To understand better the types of errors made by neural network models in NLI we looked at some example failure-pairs for selected models.555More thorough error analysis of each of the models and set-up is out of scope of this work but we intend to address these in our future research. Tables 5 and 6 contain some randomly selected failure-pairs for two models: BERT and HBMP, and for three set-ups: SNLISICK, SNLIMultiNLI and MultiNLISICK. We chose BERT as the current the state of the art NLI model. HBMP was selected as a high performing model in the sentence encoding model type. Although the listed sentence pairs represent just a small sample of the errors made by these models, they do include some interesting examples. First, it seems that SICK has a more narrow notion of contradiction – corresponding more to logical contradiction – compared to the contradiction in SNLI and MultiNLI, where especially in SNLI the sentences are contradictory if they describe a different state of affairs. This is evident in the sentence pair: A young child is running outside over the fallen leaves and A young child is lying down on a gravel road that is covered with dead leaves, which is predicted by BERT to be contradiction although the gold label is neutral. Another interesting example is the sentence pair: A boat pear with people boarding and disembarking some boats. and people are boarding and disembarking some boats, which is incorrectly predicted by BERT to be contradiction although it has been labeled as entailment. Here the two sentences describe the same event from different points of view: the first one describing a boat pear with some people on it and the second one describing the people directly. Interestingly the added information about the boat pear seems to confuse the model.
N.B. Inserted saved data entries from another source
==> config.mk <==
export PLATFORM = sky130hd
export DESIGN_NAME = armleocpu_cache_port_arbiter_flat
export DESIGN_NICKNAME = d
export VERILOG_FILES = /design/src/rtl/armleocpu_cache_port_arbiter_if.sv /design/src/rtl/armleocpu_cache_port_arbiter.sv /design/src/flat_wrapper.sv
export SDC_FILE = /design/constraint.sdc
export NUM_CORES = 1
export LEC_CHECK = 0
export ABC_CLOCK_PERIOD_IN_PS = 2700
export CAP_MARGIN = 10
export CORE_AREA = 8 8 118 120
export CTS_CLUSTER_DIAMETER = 120
export DETAILED_ROUTE_END_ITERATION = 16
export DIE_AREA = 0 0 126 128
export PLACE_DENSITY = 0.64
export SLEW_MARGIN = 20
export SYNTH_ARGS = -nofsm -noshare
export SYNTH_HDL_FRONTEND = slang
export SYNTH_SLANG_ARGS = --single-unit
==> constraint.sdc <==
create_clock -name clk -period 2.7 [get_ports clk]
set_input_delay 0.27 -clock clk [delete_from_list [all_inputs] [get_ports clk]]
set_output_delay 0.27 -clock clk [all_outputs]
set_load 0.01 [all_outputs]
==> src/rtl/armleocpu_cache_port_arbiter_if.sv <==
// Cache command handshake between two requesters, the arbiter and the cache.
// The slave modport is the arbiter's view. The master modport is the requester/cache side.
interface armleocpu_cache_port_arbiter_if;
  logic [3:0]  r0_cmd;
  logic [31:0] r0_address;
  logic [31:0] r0_store_data;
  logic        r0_done;
  logic [3:0]  r0_response;
  logic [31:0] r0_load_data;

  logic [3:0]  r1_cmd;
  logic [31:0] r1_address;
  logic [31:0] r1_store_data;
  logic        r1_done;
  logic [3:0]  r1_response;
  logic [31:0] r1_load_data;

  logic [3:0]  c_cmd;
  logic [31:0] c_address;
  logic [31:0] c_store_data;
  logic        c_done;
  logic [3:0]  c_response;
  logic [31:0] c_load_data;

  logic [1:0]  arb_grant;
  logic        arb_busy;

  modport slave (
    input  r0_cmd, r0_address, r0_store_data,
    output r0_done, r0_response, r0_load_data,
    input  r1_cmd, r1_address, r1_store_data,
    output r1_done, r1_response, r1_load_data,
    output c_cmd, c_address, c_store_data,
    input  c_done, c_response, c_load_data,
    output arb_grant, arb_busy
  );

  modport master (
    output r0_cmd, r0_address, r0_store_data,
    input  r0_done, r0_response, r0_load_data,
    output r1_cmd, r1_address, r1_store_data,
    input  r1_done, r1_response, r1_load_data,
    input  c_cmd, c_address, c_store_data,
    output c_done, c_response, c_load_data,
    input  arb_grant, arb_busy
  );
endinterface

==> src/rtl/armleocpu_cache_port_arbiter.sv <==
// Round-robin arbiter sharing one cache command port between fetch (port 0) and data (port 1).
// The grant is locked until c_done. The next command is issued in the same cycle as the done.
module armleocpu_cache_port_arbiter #(
  parameter logic [3:0] CMD_NONE = 4'd0
) (
  input logic                          clk,
  input logic                          rst,
  armleocpu_cache_port_arbiter_if.slave bus
);

  typedef enum logic [1:0] {
    IDLE = 2'd0,
    OWN0 = 2'd1,
    OWN1 = 2'd2
  } state_t;

  state_t state, state_nxt;
  logic   last_grant, last_grant_nxt;
  logic   cand0, cand1, win_vld, win_id;
  logic   rearb, owned;
  logic   sel_vld, sel_id;
  logic [3:0] cmd_out;

  assign cand0   = (bus.r0_cmd != CMD_NONE);
  assign cand1   = (bus.r1_cmd != CMD_NONE);
  assign win_vld = cand0 | cand1;
  // On a tie the requester that did not win last time goes next.
  assign win_id  = (cand0 && cand1) ? ~last_grant : cand1;

  assign owned = (state == OWN0) || (state == OWN1);
  assign rearb = !owned || bus.c_done;

  always_ff @(posedge clk) begin
    if (rst) begin
      state      <= IDLE;
      last_grant <= 1'b1;
    end else begin
      state      <= state_nxt;
      last_grant <= last_grant_nxt;
    end
  end

  always_comb begin
    state_nxt      = state;
    last_grant_nxt = last_grant;
    if (rearb) begin
      if (win_vld) begin
        state_nxt      = win_id ? OWN1 : OWN0;
        last_grant_nxt = win_id;
      end else begin
        state_nxt = IDLE;
      end
    end
  end

  always_comb begin
    sel_vld          = 1'b0;
    sel_id           = 1'b0;
    cmd_out          = CMD_NONE;
    bus.c_address    = 32'h0;
    bus.c_store_data = 32'h0;
    bus.r0_done      = 1'b0;
    bus.r1_done      = 1'b0;
    bus.arb_grant    = 2'b00;
    if (!rst) begin
      if (rearb) begin
        sel_vld     = win_vld;
        sel_id      = win_id;
        bus.r0_done = bus.c_done && (state == OWN0);
        bus.r1_done = bus.c_done && (state == OWN1);
      end else begin
        sel_vld = 1'b1;
        sel_id  = (state == OWN1);
      end
      if (sel_vld) begin
        cmd_out          = sel_id ? bus.r1_cmd        : bus.r0_cmd;
        bus.c_address    = sel_id ? bus.r1_address    : bus.r0_address;
        bus.c_store_data = sel_id ? bus.r1_store_data : bus.r0_store_data;
        bus.arb_grant    = sel_id ? 2'b10 : 2'b01;
      end
    end
    bus.c_cmd    = cmd_out;
    bus.arb_busy = !rst && ((state != IDLE) || (cmd_out != CMD_NONE));
  end

  // Responses are broadcast; only the per-port done qualifies them.
  assign bus.r0_response  = bus.c_response;
  assign bus.r0_load_data = bus.c_load_data;
  assign bus.r1_response  = bus.c_response;
  assign bus.r1_load_data = bus.c_load_data;

`ifdef FORMAL_RULES
  a_owner0_stable: assert property (@(posedge clk) disable iff (rst)
    ($past(state == OWN0 && !bus.c_done) && !$past(rst)) |->
      ($stable(bus.r0_cmd) && $stable(bus.r0_address)));
  a_owner1_stable: assert property (@(posedge clk) disable iff (rst)
    ($past(state == OWN1 && !bus.c_done) && !$past(rst)) |->
      ($stable(bus.r1_cmd) && $stable(bus.r1_address)));
  a_cmd_stable: assert property (@(posedge clk) disable iff (rst)
    ($past(bus.c_cmd != CMD_NONE && !bus.c_done) && !$past(rst)) |->
      ($stable(bus.c_cmd) && $stable(bus.c_address)));
  a_no_spurious_done: assert property (@(posedge clk) disable iff (rst)
    ($past(bus.c_cmd == CMD_NONE) && !$past(rst)) |-> !bus.c_done);
`endif

endmodule
==> src/flat_wrapper.sv <==
// flat-port wrapper written by rule: the top's interface ports become plain ports
module armleocpu_cache_port_arbiter_flat 
#(
  parameter logic [3:0] CMD_NONE = 4'd0
)
  (clk, rst, bus_r0_cmd, bus_r0_address, bus_r0_store_data, bus_r0_done, bus_r0_response, bus_r0_load_data, bus_r1_cmd, bus_r1_address, bus_r1_store_data, bus_r1_done, bus_r1_response, bus_r1_load_data, bus_c_cmd, bus_c_address, bus_c_store_data, bus_c_done, bus_c_response, bus_c_load_data, bus_arb_grant, bus_arb_busy);
  armleocpu_cache_port_arbiter_if bus_i ();
  input logic clk;
  input logic rst;
  input wire logic [$bits(bus_i.r0_cmd)-1:0] bus_r0_cmd;
  input wire logic [$bits(bus_i.r0_address)-1:0] bus_r0_address;
  input wire logic [$bits(bus_i.r0_store_data)-1:0] bus_r0_store_data;
  output wire logic [$bits(bus_i.r0_done)-1:0] bus_r0_done;
  output wire logic [$bits(bus_i.r0_response)-1:0] bus_r0_response;
  output wire logic [$bits(bus_i.r0_load_data)-1:0] bus_r0_load_data;
  input wire logic [$bits(bus_i.r1_cmd)-1:0] bus_r1_cmd;
  input wire logic [$bits(bus_i.r1_address)-1:0] bus_r1_address;
  input wire logic [$bits(bus_i.r1_store_data)-1:0] bus_r1_store_data;
  output wire logic [$bits(bus_i.r1_done)-1:0] bus_r1_done;
  output wire logic [$bits(bus_i.r1_response)-1:0] bus_r1_response;
  output wire logic [$bits(bus_i.r1_load_data)-1:0] bus_r1_load_data;
  output wire logic [$bits(bus_i.c_cmd)-1:0] bus_c_cmd;
  output wire logic [$bits(bus_i.c_address)-1:0] bus_c_address;
  output wire logic [$bits(bus_i.c_store_data)-1:0] bus_c_store_data;
  input wire logic [$bits(bus_i.c_done)-1:0] bus_c_done;
  input wire logic [$bits(bus_i.c_response)-1:0] bus_c_response;
  input wire logic [$bits(bus_i.c_load_data)-1:0] bus_c_load_data;
  output wire logic [$bits(bus_i.arb_grant)-1:0] bus_arb_grant;
  output wire logic [$bits(bus_i.arb_busy)-1:0] bus_arb_busy;
  assign bus_i.r0_cmd = bus_r0_cmd;
  assign bus_i.r0_address = bus_r0_address;
  assign bus_i.r0_store_data = bus_r0_store_data;
  assign bus_r0_done = bus_i.r0_done;
  assign bus_r0_response = bus_i.r0_response;
  assign bus_r0_load_data = bus_i.r0_load_data;
  assign bus_i.r1_cmd = bus_r1_cmd;
  assign bus_i.r1_address = bus_r1_address;
  assign bus_i.r1_store_data = bus_r1_store_data;
  assign bus_r1_done = bus_i.r1_done;
  assign bus_r1_response = bus_i.r1_response;
  assign bus_r1_load_data = bus_i.r1_load_data;
  assign bus_c_cmd = bus_i.c_cmd;
  assign bus_c_address = bus_i.c_address;
  assign bus_c_store_data = bus_i.c_store_data;
  assign bus_i.c_done = bus_c_done;
  assign bus_i.c_response = bus_c_response;
  assign bus_i.c_load_data = bus_c_load_data;
  assign bus_arb_grant = bus_i.arb_grant;
  assign bus_arb_busy = bus_i.arb_busy;
  armleocpu_cache_port_arbiter #(.CMD_NONE(CMD_NONE)) u_core (.clk(clk), .rst(rst), .bus(bus_i));
endmodule
Word level (Yosys, flattened, before mapping)
Index checks and enable logic that the tools add are counted.
W data, S select, Z words.
{ "op_classes": {"eq_ne": 2, "mux": 23, "n_bitwise": 2, "reduce_logical": 14} }
{ "ops": {"columns": ["op", "count"], "rows": [
  ["$mux W32", 6],
  ["$mux W4", 3],
  ["$reduce_bool A4 Y1", 3],
  ["$mux W2", 5],
  ["$mux W1", 9],
  ["$logic_and A1 B1 Y1", 4],
  ["$logic_or A1 B1 Y1", 3],
  ["$eq A2 B1 Y1 const B", 1],
  ["$eq A2 B2 Y1 const B", 1],
  ["$logic_not A1 Y1", 2],
  ["$reduce_and A2 Y1", 1],
  ["$reduce_bool A2 Y1", 1],
  ["$not A1 Y1", 1],
  ["$or A1 B1 Y1", 1]
]} }
{ "word_totals": {"register_bits": 3, "inputBits": 175, "elab_cells": 43} }

Longest topological paths before layout
Gate-level depths: netlist (run 1).
{ "depth": {"depth_word": 12, "ltp_mapped": 8, "mapped_depth_nobuf": 6} }

Least setup slack after synthesis (run 1)
Ideal clock, no wire load.
{ "synth_timing": {"path_kind": "register to output", "startpoint": "register u_core.state[0]", "endpoint": "output port bus_c_store_data[16]", "arrival_time_ns": 1.903, "required_ns": 2.430, "setup_slack_ns": 0.527, "path_stages_with_launch": 9, "path_buffers": 2, "path_cell_list": "dfxtp_1 -> inv_1 -> ha_1 -> nor2b_1 -> nand2b_1 -> a21oi_2 -> buf_2 -> buf_2 -> a22o_1"} }
{ "synth_via": {"elab_chain_len": 9, "word_cells_on_any_way": 12, "cone_classes": "eq/ne: 2; mux: 7; reduce/logical: 3"} }
{ "synth_rtl": {"columns": ["item", "line_no", "rtl"], "rows": [
  ["start: declaration", "armleocpu_cache_port_arbiter.sv:17", "state_t state, state_nxt;"],
  ["start signal: assignment", "armleocpu_cache_port_arbiter.sv:38", "state <= state_nxt;"],
  ["$eq A2 B1 Y1 / $eq A2 B2 Y1 (equally long branches)", "armleocpu_cache_port_arbiter.sv:30, armleocpu_cache_port_arbiter.sv:73", null],
  ["$logic_or A1 B1 Y1", "armleocpu_cache_port_arbiter.sv:30", "assign owned = (state == OWN0) || (state == OWN1);"],
  ["$logic_not A1 Y1", "armleocpu_cache_port_arbiter.sv:31", "assign rearb = !owned || bus.c_done;"],
  ["$logic_or A1 B1 Y1", "armleocpu_cache_port_arbiter.sv:31", null],
  ["$mux W1", "armleocpu_cache_port_arbiter.sv:66", "if (rearb) begin"],
  ["$mux W1", "armleocpu_cache_port_arbiter.sv:65", "if (!rst) begin"],
  ["$mux W32", "armleocpu_cache_port_arbiter.sv:78", "bus.c_store_data = sel_id ? bus.r1_store_data : bus.r0_store_data;"],
  ["$mux W32 (*)", "armleocpu_cache_port_arbiter.sv:75", "if (sel_vld) begin"],
  ["$mux W32 (*)", "armleocpu_cache_port_arbiter.sv:65", null],
  ["end: declaration", "flat_wrapper.sv:24", "output wire logic [$bits(bus_i.c_store_data)-1:0] bus_c_store_data;"]
]} }
Every way passes the cells marked *; elsewhere a longest branch is shown, timed or not. The select of a mux whose other input is x is not followed.

Worst setup path after layout (run 1)
{ "layout_timing": {"startpoint": "register u_core.state[0]", "endpoint": "output port bus_c_store_data[14]"} }
Same word-level chain as after synthesis.

==> flow_summary.toml, run 1 <==
[outcome]
status = "completed"

[worst_setup_path]
cpMaxStageDelayCell = "dfxtp_1"
r2r_start = "u_core.state[0]$_SDFFE_PP0P_"
critPathTopFamily = "buffers and inverters"
cp-startpoint = "u_core.state[0]$_SDFFE_PP0P_"
cp-end-kind = "output port"
cp-start-kind = "register"
slowest_delay_ps = 340
worstPathRequired_ps = 2430
cpMostUsedCell = "buf_12"
crit_type = "reg -> out"
worstPathArrival_ps = 2320
path_max_fanout = 11
worst-path-buf-inv = 5
path_cells = "inv_1 > ha_1 > nor2b_4 > a211o_1 > a21oi_4 > buf_12 > buf_4 > buf_12 > a22o_1 > buf_2"

[floorplanning]
die_h_um = 128
start_util_pct = 12.11
die_area_um2 = 16130
placementRows = 41
io_pins = 320
core_um2 = 12210
fp.dieW_um = 126

[global_routing]
antenna_found_initial = 1
grt_use_total_pct = 13.18
grt-ovfl-total = 0
grt_pass1_vias = 2337
grt_pass1_wl_mm = 16.08
grt_max_degree = 23

[power]
p_comb_share_pct = 78.1
clockPowerShare_pct = 17.7
power_leakage_nw = 1.576
switchingPower_w = 0.0004833
power_density_nw_per_um2 = 391.1
power.internal_w = 0.0008706
pwr-share-seq_pct = 4.3
swShare_pct = 35.70
vdd_drop_max_v = 0.0001560
finalPower_w = 0.001354

[sta]
relSlewSlack_pct = 68.63
worstMarginPinSlew_ps = 469.1
timing.fmax_mhz = 386.4
slew_viol_final = 0
setup_viol = 0
hold_slack_ps = 490.3
hold_viol_final = 0
clock_skew_ps = 3.269
post-route-min-period_ps = 2588
fin_tns_setup_ps = 0
timing.final.crit_share_pct = 95.86

[worst_hold_path]
hold_class = "reg -> reg"
hold_start = "u_core.state[0]$_SDFFE_PP0P_"

[place]
portBuffers = 211
hpwl_mm = 9.522
gp_congestion = 0.7842
dp_cells = 478

[detailed_routing]
ant_nets = 0
drcViolationCount = 0
first_pass_iters = 4
wl_per_cell_um = 23.09
wl_mm = 11.61
drtIter0Drc = 66
vias = 2110
vias_per_cell = 4.195

[finish]
drive_above_1_share_pct = 30.40
final_nets = 531
stdcell_count = 503
final_core_util_pct = 28.36
area_growth_pct = 134.1

[synthesis]
syn_area_um2 = 1479
ys_seq_area_share_pct = 4.061
syn_nets = 367
synth_area_per_cell_um2 = 7.825
yosys_warnings = 0
syn-instance-count = 189
ys_types = 23
ys_ff_latch = 3

[job]
maxCapViolations = 0

[clocking]
root_buffer = "clkbuf_16"
tritoncts = "built"
ctsLongestPathBuffers = 2
ctsHoldBuffers = 0
cts_made_buffers = 3
clk_pin_slew_ps = 30
h-tree-depth = 1
clock_latency_ps = 230
cts_sinks = 3
-- power groups by stage --
stage	Combinational, W	Clock, W	Sequential [W]
2_1_floorplan	0.000487	0	0.0000572
3_3_place_gp	0.00101	0	0.0000576
3_5_place_dp	0.00103	0	0.0000583
4_1_cts	0.00110	0.000243	0.0000577
5_1_grt	0.00113	0.000247	0.0000584
6_report	0.00106	0.000239	0.0000579
-- cell usage in the layout, fill, tap and decap left out, types with 3 or more instances in the layout --
cell type / n
buf_2: 45
clkdlybuf4s50_1: 136
buf_4: 16
buf_6: 5
dlymetal6s2s_1: 3
clkbuf_2: 19
nand2b_1: 3
nand2_1: 3
dfxtp_1: 3
ha_1: 3
a22o_1: 68
buf_16: 5
dlygate4sd2_1: 7
clkbuf_16: 4
buf_12: 7
nor2_1: 3
-- per-stage QoR --
stage | area [um^2] | setup slack (ps)
floorplan | 1479 | 526.8
global placement | 3327 | -428.6
detailed placement | 3327 | -462.8
CTS | 3625 | -43.07
global route | 3462 | -10.66
finish | 3462 | 111.9
-- layout make-up --
class	count	area, um^2
inverters	2	7.507
repair buffers	246	2302
well taps	150	187.7
fillers	1330	8747
clock buffers	4	78.83
diodes	1	2.502
flip-flops and latches	3	60.06
multi-input cells	97	823.3
-- routing by layer --
layer | global-route usage (%) | share of wire (%) | routed length [um] | up-vias
met1 | 12.99 | 35 | 4087 | 969
met2 | 24.79 | 53 | 6160 | 159
met4 | 2.760 | 0.90 | 104 | 0
met3 | 6.032 | 11 | 1261 | 16
li1 | - | - | - | 966
met5 | 0 | 0 | 0 | -
-- path summary, 6_finish.rpt --
path / to / slack, ps / cells after the start
worst min register to register: u_core.state[0]$_SDFFE_PP0P_ / 490 / 2
worst max register to register: u_core.state[0]$_SDFFE_PP0P_ / 1170 / 7
worst min-delay path: u_core.state[0]$_SDFFE_PP0P_ / 490 / 2
worst max-delay path: bus_c_store_data[14] / 110 / 10
-- synth_stat cells --
cell type | number | area [um^2]
buf_4 | 73 | 548.0
a22o_1 | 68 | 595.6
buf_2 | 7 | 35.03
clkbuf_1 | 6 | 22.52
dfxtp_1 | 3 | 60.06
ha_1 | 3 | 37.54
nand2_1 | 3 | 11.26
nand2b_1 | 3 | 18.77
nor2_1 | 3 | 11.26
a21oi_1 | 2 | 10.01
a21oi_2 | 2 | 17.52
and3b_1 | 2 | 17.52
inv_1 | 2 | 7.510
nand3_1 | 2 | 10.01
o21ai_0 | 2 | 10.01
a211o_1 | 1 | 8.760
a31oi_1 | 1 | 6.260
buf_6 | 1 | 11.26
nor2b_1 | 1 | 6.260
nor4_1 | 1 | 6.260
o211ai_1 | 1 | 7.510
o311ai_0 | 1 | 8.760
or4_4 | 1 | 11.26
-- flip-flops by register name, summed over array words and instances, names as in the netlist --
signal / cells
u_core.last_grant: 1
u_core.state: 2
-- worst reg2reg max path, cell delays in order (launching register included) --
cell      delay [ps]
dfxtp_1          340
inv_1             70
ha_1             320
nand2b_1         120
o211ai_1         170
buf_4            180
buf_4            120
a21oi_1          120
-- timing repair --
action / in CTS / in global routing
buffers inserted: 10 / 3
cloned: 6 / 1
gates resized for setup: 195 / 70
pin swaps: 5 / 3
endpoints found under the setup margin: 71 / 56
-- cells by family after synthesis --
| kind of cell | Yosys count | synth area share (%) |
|---|---|---|
| buf+inv | 89 | 42.22 |
| compound gates | 78 | 44.92 |
| simple gates | 16 | 6.261 |
| fa+ha+maj | 3 | 2.538 |
| flops | 3 | 4.061 |
Note: power is estimated with default switching activity, not from simulation.
==> run 2, diff against run 1 <==
- GPL_ROUTABILITY_DRIVEN: not set -> 1
==> results of run 2 <==
The final DEF is identical to that of run 1; final timing and power are the same.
5 Discussion and Conclusion

In this paper we have shown that neural network models for NLI fail to generalize across different NLI benchmarks. We experimented with six state-of-the-art models covering sentence encoding approaches, cross-sentence attention models and pre-trained and fine-tuned language models. For all the systems, the accuracy drops between 3.6-33.7 points (the average drop being 24.9 points), when testing with a test set drawn from a separate corpus from that of the training data, as compared to when the test and training data are splits from the same corpus. Our findings, together with the previous negative findings, indicate that the state-of-the-art models fail to capture the semantics of NLI in a way that will enable them to generalize across different NLI situations.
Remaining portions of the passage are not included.